A fraction of about 10 % of supermassive black holes in the centres of active galactic nuclei (AGN) produce powerful jets emitting across the electromagnetic spectrum. The formation of jets and what collimates them on parsec scales is still poorly understood and debated to date. Many jet launching scenarios predict the existence of helical magnetic fields in the jet, potentially being one of the jet collimation mechanisms and manifesting themselves in polarisation structure and transverse Faraday rotation gradients. Therefore, studying the magnetic fields on the smallest possible scales in AGN jets can give crucial insight into the physics of jet launching, acceleration and collimation.
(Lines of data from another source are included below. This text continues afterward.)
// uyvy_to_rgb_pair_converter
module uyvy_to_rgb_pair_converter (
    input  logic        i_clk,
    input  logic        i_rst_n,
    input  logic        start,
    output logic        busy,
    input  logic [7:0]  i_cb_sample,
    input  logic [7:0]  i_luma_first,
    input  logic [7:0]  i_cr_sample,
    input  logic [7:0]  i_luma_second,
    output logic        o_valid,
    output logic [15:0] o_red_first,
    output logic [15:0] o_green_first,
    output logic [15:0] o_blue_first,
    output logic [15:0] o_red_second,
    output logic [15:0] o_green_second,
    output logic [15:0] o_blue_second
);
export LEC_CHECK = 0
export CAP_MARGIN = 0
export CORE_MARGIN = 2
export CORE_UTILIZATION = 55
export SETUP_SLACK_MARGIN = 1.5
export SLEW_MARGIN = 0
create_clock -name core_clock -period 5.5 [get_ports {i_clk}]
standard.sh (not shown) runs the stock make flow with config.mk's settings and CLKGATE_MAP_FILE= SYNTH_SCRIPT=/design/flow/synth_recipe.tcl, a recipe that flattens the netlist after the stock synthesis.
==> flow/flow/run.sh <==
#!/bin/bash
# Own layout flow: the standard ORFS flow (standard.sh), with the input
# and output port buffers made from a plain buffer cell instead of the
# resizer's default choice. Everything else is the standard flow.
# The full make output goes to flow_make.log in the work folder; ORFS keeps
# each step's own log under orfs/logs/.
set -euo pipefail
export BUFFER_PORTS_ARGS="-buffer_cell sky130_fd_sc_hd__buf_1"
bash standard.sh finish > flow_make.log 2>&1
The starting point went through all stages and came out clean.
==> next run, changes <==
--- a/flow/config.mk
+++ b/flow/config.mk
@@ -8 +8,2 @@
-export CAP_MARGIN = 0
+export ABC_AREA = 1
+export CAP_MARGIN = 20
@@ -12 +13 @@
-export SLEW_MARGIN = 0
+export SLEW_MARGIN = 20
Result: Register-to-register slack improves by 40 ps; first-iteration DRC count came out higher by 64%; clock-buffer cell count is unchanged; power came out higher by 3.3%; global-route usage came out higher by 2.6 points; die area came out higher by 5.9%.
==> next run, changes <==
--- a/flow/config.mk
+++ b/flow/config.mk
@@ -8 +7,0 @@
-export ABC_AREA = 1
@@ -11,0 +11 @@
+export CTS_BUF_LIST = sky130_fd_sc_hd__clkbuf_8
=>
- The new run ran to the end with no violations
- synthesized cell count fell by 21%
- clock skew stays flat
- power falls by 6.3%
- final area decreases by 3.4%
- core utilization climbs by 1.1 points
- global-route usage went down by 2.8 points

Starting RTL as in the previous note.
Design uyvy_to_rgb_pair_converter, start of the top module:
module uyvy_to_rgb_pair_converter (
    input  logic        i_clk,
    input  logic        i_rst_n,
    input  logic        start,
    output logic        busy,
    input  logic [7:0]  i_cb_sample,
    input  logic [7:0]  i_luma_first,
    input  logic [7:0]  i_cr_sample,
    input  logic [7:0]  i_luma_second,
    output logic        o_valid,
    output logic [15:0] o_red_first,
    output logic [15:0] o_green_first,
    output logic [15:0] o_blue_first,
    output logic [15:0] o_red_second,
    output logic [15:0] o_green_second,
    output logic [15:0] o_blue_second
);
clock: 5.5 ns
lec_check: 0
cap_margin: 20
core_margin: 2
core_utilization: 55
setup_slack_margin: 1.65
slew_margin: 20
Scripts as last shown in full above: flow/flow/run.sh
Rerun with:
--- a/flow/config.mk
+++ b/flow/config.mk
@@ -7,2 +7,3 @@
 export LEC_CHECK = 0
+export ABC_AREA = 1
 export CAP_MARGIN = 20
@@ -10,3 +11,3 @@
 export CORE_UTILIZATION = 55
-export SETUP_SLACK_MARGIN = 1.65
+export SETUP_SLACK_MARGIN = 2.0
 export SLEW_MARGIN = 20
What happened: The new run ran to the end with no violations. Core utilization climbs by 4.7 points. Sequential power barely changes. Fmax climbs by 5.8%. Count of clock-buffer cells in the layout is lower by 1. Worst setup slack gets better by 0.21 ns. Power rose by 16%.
This is one of the main aims of the RadioAstron mission, which operated from 2011 to 2019. The 10-m antenna onboard the Spektr-R spacecraft in a highly elliptical orbit with major axis of 350,000 km was complemented by a ground-array of telescopes, including the EVN, at observing frequencies of 0.32, 1.6, and 22 GHz with full polarisation capabilities.
The powerful flat-spectrum radio quasar (FSRQ) 3C 345 is one of those archetypical AGN that underwent several flaring episodes in the optical, gamma-rays and at radio wavelengths. Observed with VLBI over several decades, it shows a compact jet closely aligned with the line of sight, with components exhibiting apparent superluminal motion.
We observed 3C 345 with RadioAstron at 1.6 GHz on March 30, 2016, resulting in the highest-resolution image of this source at this frequency to date (see Pötzl et al. 2021) with a resolution along the jet direction of 300 microarcseconds. In addition to the published results we present studies of the spectral index and the rotation measure in the source. These were obtained with the RadioAstron data in conjunction with ground-VLBI data from the same epoch. We test for possible Faraday rotation gradients and study the change of the electric vector position angles.